WORK REQUIRED: What is needed is the whole of the data, set down exactly.

[Collected data entries]
::::::

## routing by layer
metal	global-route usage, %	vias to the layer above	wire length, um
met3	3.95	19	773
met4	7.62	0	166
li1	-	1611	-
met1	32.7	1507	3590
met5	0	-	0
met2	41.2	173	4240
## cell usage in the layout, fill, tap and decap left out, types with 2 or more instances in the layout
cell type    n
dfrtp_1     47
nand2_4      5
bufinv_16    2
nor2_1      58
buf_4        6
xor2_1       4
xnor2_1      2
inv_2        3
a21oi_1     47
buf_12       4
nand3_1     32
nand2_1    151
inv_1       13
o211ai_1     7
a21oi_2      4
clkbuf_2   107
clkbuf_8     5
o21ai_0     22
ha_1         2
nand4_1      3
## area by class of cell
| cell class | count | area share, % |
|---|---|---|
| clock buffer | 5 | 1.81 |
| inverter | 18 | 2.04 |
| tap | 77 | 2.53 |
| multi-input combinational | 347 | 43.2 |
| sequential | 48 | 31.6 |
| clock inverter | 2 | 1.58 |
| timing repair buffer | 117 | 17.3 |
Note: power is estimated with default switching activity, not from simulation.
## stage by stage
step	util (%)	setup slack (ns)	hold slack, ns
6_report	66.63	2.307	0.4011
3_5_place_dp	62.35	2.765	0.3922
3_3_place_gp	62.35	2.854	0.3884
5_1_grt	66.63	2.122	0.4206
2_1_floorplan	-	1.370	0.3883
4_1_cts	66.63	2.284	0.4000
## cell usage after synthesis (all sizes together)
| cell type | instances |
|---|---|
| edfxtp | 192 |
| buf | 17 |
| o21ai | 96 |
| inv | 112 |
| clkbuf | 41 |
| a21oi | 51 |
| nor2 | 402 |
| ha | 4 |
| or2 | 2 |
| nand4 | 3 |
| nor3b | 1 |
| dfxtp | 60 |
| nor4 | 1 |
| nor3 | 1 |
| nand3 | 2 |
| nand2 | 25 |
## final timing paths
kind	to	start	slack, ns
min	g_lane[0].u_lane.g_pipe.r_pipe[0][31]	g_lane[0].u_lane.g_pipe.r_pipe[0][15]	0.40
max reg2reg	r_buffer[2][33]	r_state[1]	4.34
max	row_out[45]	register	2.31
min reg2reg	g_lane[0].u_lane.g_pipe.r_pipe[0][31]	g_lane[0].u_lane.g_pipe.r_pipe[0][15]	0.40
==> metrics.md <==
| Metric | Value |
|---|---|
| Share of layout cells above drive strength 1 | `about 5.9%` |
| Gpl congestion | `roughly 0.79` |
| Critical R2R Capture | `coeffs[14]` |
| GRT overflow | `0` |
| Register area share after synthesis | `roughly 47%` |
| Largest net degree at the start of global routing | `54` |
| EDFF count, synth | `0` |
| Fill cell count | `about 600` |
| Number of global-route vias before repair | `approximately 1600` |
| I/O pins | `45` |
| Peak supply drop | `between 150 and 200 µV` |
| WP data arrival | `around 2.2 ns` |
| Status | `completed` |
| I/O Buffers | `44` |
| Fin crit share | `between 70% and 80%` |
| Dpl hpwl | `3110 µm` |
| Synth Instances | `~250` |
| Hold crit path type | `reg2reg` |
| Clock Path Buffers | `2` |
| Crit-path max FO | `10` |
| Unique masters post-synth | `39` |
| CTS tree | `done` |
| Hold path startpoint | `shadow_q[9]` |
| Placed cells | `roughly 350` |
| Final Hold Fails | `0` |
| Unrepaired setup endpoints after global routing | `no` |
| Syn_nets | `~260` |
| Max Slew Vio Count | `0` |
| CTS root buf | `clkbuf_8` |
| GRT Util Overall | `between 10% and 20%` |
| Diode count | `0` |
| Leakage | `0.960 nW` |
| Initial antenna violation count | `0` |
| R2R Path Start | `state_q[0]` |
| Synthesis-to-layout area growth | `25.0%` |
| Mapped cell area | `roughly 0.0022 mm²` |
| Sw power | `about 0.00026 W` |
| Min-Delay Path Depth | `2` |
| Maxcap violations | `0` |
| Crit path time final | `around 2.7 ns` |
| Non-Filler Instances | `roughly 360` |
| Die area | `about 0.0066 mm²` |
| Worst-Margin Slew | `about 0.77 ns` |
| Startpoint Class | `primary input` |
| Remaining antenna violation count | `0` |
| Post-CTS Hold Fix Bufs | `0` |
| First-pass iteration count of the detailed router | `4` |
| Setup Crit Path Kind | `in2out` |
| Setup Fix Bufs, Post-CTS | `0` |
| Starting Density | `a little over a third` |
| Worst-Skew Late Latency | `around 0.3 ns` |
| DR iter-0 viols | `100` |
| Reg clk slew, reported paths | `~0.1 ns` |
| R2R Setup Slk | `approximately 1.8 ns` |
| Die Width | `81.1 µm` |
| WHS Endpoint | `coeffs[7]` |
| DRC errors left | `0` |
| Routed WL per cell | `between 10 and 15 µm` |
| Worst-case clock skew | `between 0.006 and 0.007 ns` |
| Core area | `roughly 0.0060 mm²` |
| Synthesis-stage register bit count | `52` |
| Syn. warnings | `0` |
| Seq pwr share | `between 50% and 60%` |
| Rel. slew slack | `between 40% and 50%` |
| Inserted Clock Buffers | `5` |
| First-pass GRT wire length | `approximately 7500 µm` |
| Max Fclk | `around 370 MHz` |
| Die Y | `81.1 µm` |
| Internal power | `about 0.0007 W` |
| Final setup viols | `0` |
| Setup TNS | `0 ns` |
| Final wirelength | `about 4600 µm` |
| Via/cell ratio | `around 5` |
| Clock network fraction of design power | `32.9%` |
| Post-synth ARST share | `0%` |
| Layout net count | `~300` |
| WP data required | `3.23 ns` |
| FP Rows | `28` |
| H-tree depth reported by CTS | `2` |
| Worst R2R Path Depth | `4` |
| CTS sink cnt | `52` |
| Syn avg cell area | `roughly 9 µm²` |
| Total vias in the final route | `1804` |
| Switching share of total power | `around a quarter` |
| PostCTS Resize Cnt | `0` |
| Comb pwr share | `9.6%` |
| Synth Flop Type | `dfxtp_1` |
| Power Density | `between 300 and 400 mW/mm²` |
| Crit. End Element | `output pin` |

::::::

EXERCISE ANSWER:
## routing by layer
metal	global-route usage, %	vias to the layer above	wire length, um
met3	3.95	19	773
met4	7.62	0	166
li1	-	1611	-
met1	32.7	1507	3590
met5	0	-	0
met2	41.2	173	4240
## cell usage in the layout, fill, tap and decap left out, types with 2 or more instances in the layout
cell type    n
dfrtp_1     47
nand2_4      5
bufinv_16    2
nor2_1      58
buf_4        6
xor2_1       4
xnor2_1      2
inv_2        3
a21oi_1     47
buf_12       4
nand3_1     32
nand2_1    151
inv_1       13
o211ai_1     7
a21oi_2      4
clkbuf_2   107
clkbuf_8     5
o21ai_0     22
ha_1         2
nand4_1      3
## area by class of cell
| cell class | count | area share, % |
|---|---|---|
| clock buffer | 5 | 1.81 |
| inverter | 18 | 2.04 |
| tap | 77 | 2.53 |
| multi-input combinational | 347 | 43.2 |
| sequential | 48 | 31.6 |
| clock inverter | 2 | 1.58 |
| timing repair buffer | 117 | 17.3 |
Note: power is estimated with default switching activity, not from simulation.
## stage by stage
step	util (%)	setup slack (ns)	hold slack, ns
6_report	66.63	2.307	0.4011
3_5_place_dp	62.35	2.765	0.3922
3_3_place_gp	62.35	2.854	0.3884
5_1_grt	66.63	2.122	0.4206
2_1_floorplan	-	1.370	0.3883
4_1_cts	66.63	2.284	0.4000
## cell usage after synthesis (all sizes together)
| cell type | instances |
|---|---|
| edfxtp | 192 |
| buf | 17 |
| o21ai | 96 |
| inv | 112 |
| clkbuf | 41 |
| a21oi | 51 |
| nor2 | 402 |
| ha | 4 |
| or2 | 2 |
| nand4 | 3 |
| nor3b | 1 |
| dfxtp | 60 |
| nor4 | 1 |
| nor3 | 1 |
| nand3 | 2 |
| nand2 | 25 |
## final timing paths
kind	to	start	slack, ns
min	g_lane[0].u_lane.g_pipe.r_pipe[0][31]	g_lane[0].u_lane.g_pipe.r_pipe[0][15]	0.40
max reg2reg	r_buffer[2][33]	r_state[1]	4.34
max	row_out[45]	register	2.31
min reg2reg	g_lane[0].u_lane.g_pipe.r_pipe[0][31]	g_lane[0].u_lane.g_pipe.r_pipe[0][15]	0.40
==> metrics.md <==
| Metric | Value |
|---|---|
| Share of layout cells above drive strength 1 | `about 5.9%` |
| Gpl congestion | `roughly 0.79` |
| Critical R2R Capture | `coeffs[14]` |
| GRT overflow | `0` |
| Register area share after synthesis | `roughly 47%` |
| Largest net degree at the start of global routing | `54` |
| EDFF count, synth | `0` |
| Fill cell count | `about 600` |
| Number of global-route vias before repair | `approximately 1600` |
| I/O pins | `45` |
| Peak supply drop | `between 150 and 200 µV` |
| WP data arrival | `around 2.2 ns` |
| Status | `completed` |
| I/O Buffers | `44` |
| Fin crit share | `between 70% and 80%` |
| Dpl hpwl | `3110 µm` |
| Synth Instances | `~250` |
| Hold crit path type | `reg2reg` |
| Clock Path Buffers | `2` |
| Crit-path max FO | `10` |
| Unique masters post-synth | `39` |
| CTS tree | `done` |
| Hold path startpoint | `shadow_q[9]` |
| Placed cells | `roughly 350` |
| Final Hold Fails | `0` |
| Unrepaired setup endpoints after global routing | `no` |
| Syn_nets | `~260` |
| Max Slew Vio Count | `0` |
| CTS root buf | `clkbuf_8` |
| GRT Util Overall | `between 10% and 20%` |
| Diode count | `0` |
| Leakage | `0.960 nW` |
| Initial antenna violation count | `0` |
| R2R Path Start | `state_q[0]` |
| Synthesis-to-layout area growth | `25.0%` |
| Mapped cell area | `roughly 0.0022 mm²` |
| Sw power | `about 0.00026 W` |
| Min-Delay Path Depth | `2` |
| Maxcap violations | `0` |
| Crit path time final | `around 2.7 ns` |
| Non-Filler Instances | `roughly 360` |
| Die area | `about 0.0066 mm²` |
| Worst-Margin Slew | `about 0.77 ns` |
| Startpoint Class | `primary input` |
| Remaining antenna violation count | `0` |
| Post-CTS Hold Fix Bufs | `0` |
| First-pass iteration count of the detailed router | `4` |
| Setup Crit Path Kind | `in2out` |
| Setup Fix Bufs, Post-CTS | `0` |
| Starting Density | `a little over a third` |
| Worst-Skew Late Latency | `around 0.3 ns` |
| DR iter-0 viols | `100` |
| Reg clk slew, reported paths | `~0.1 ns` |
| R2R Setup Slk | `approximately 1.8 ns` |
| Die Width | `81.1 µm` |
| WHS Endpoint | `coeffs[7]` |
| DRC errors left | `0` |
| Routed WL per cell | `between 10 and 15 µm` |
| Worst-case clock skew | `between 0.006 and 0.007 ns` |
| Core area | `roughly 0.0060 mm²` |
| Synthesis-stage register bit count | `52` |
| Syn. warnings | `0` |
| Seq pwr share | `between 50% and 60%` |
| Rel. slew slack | `between 40% and 50%` |
| Inserted Clock Buffers | `5` |
| First-pass GRT wire length | `approximately 7500 µm` |
| Max Fclk | `around 370 MHz` |
| Die Y | `81.1 µm` |
| Internal power | `about 0.0007 W` |
| Final setup viols | `0` |
| Setup TNS | `0 ns` |
| Final wirelength | `about 4600 µm` |
| Via/cell ratio | `around 5` |
| Clock network fraction of design power | `32.9%` |
| Post-synth ARST share | `0%` |
| Layout net count | `~300` |
| WP data required | `3.23 ns` |
| FP Rows | `28` |
| H-tree depth reported by CTS | `2` |
| Worst R2R Path Depth | `4` |
| CTS sink cnt | `52` |
| Syn avg cell area | `roughly 9 µm²` |
| Total vias in the final route | `1804` |
| Switching share of total power | `around a quarter` |
| PostCTS Resize Cnt | `0` |
| Comb pwr share | `9.6%` |
| Synth Flop Type | `dfxtp_1` |
| Power Density | `between 300 and 400 mW/mm²` |
| Crit. End Element | `output pin` |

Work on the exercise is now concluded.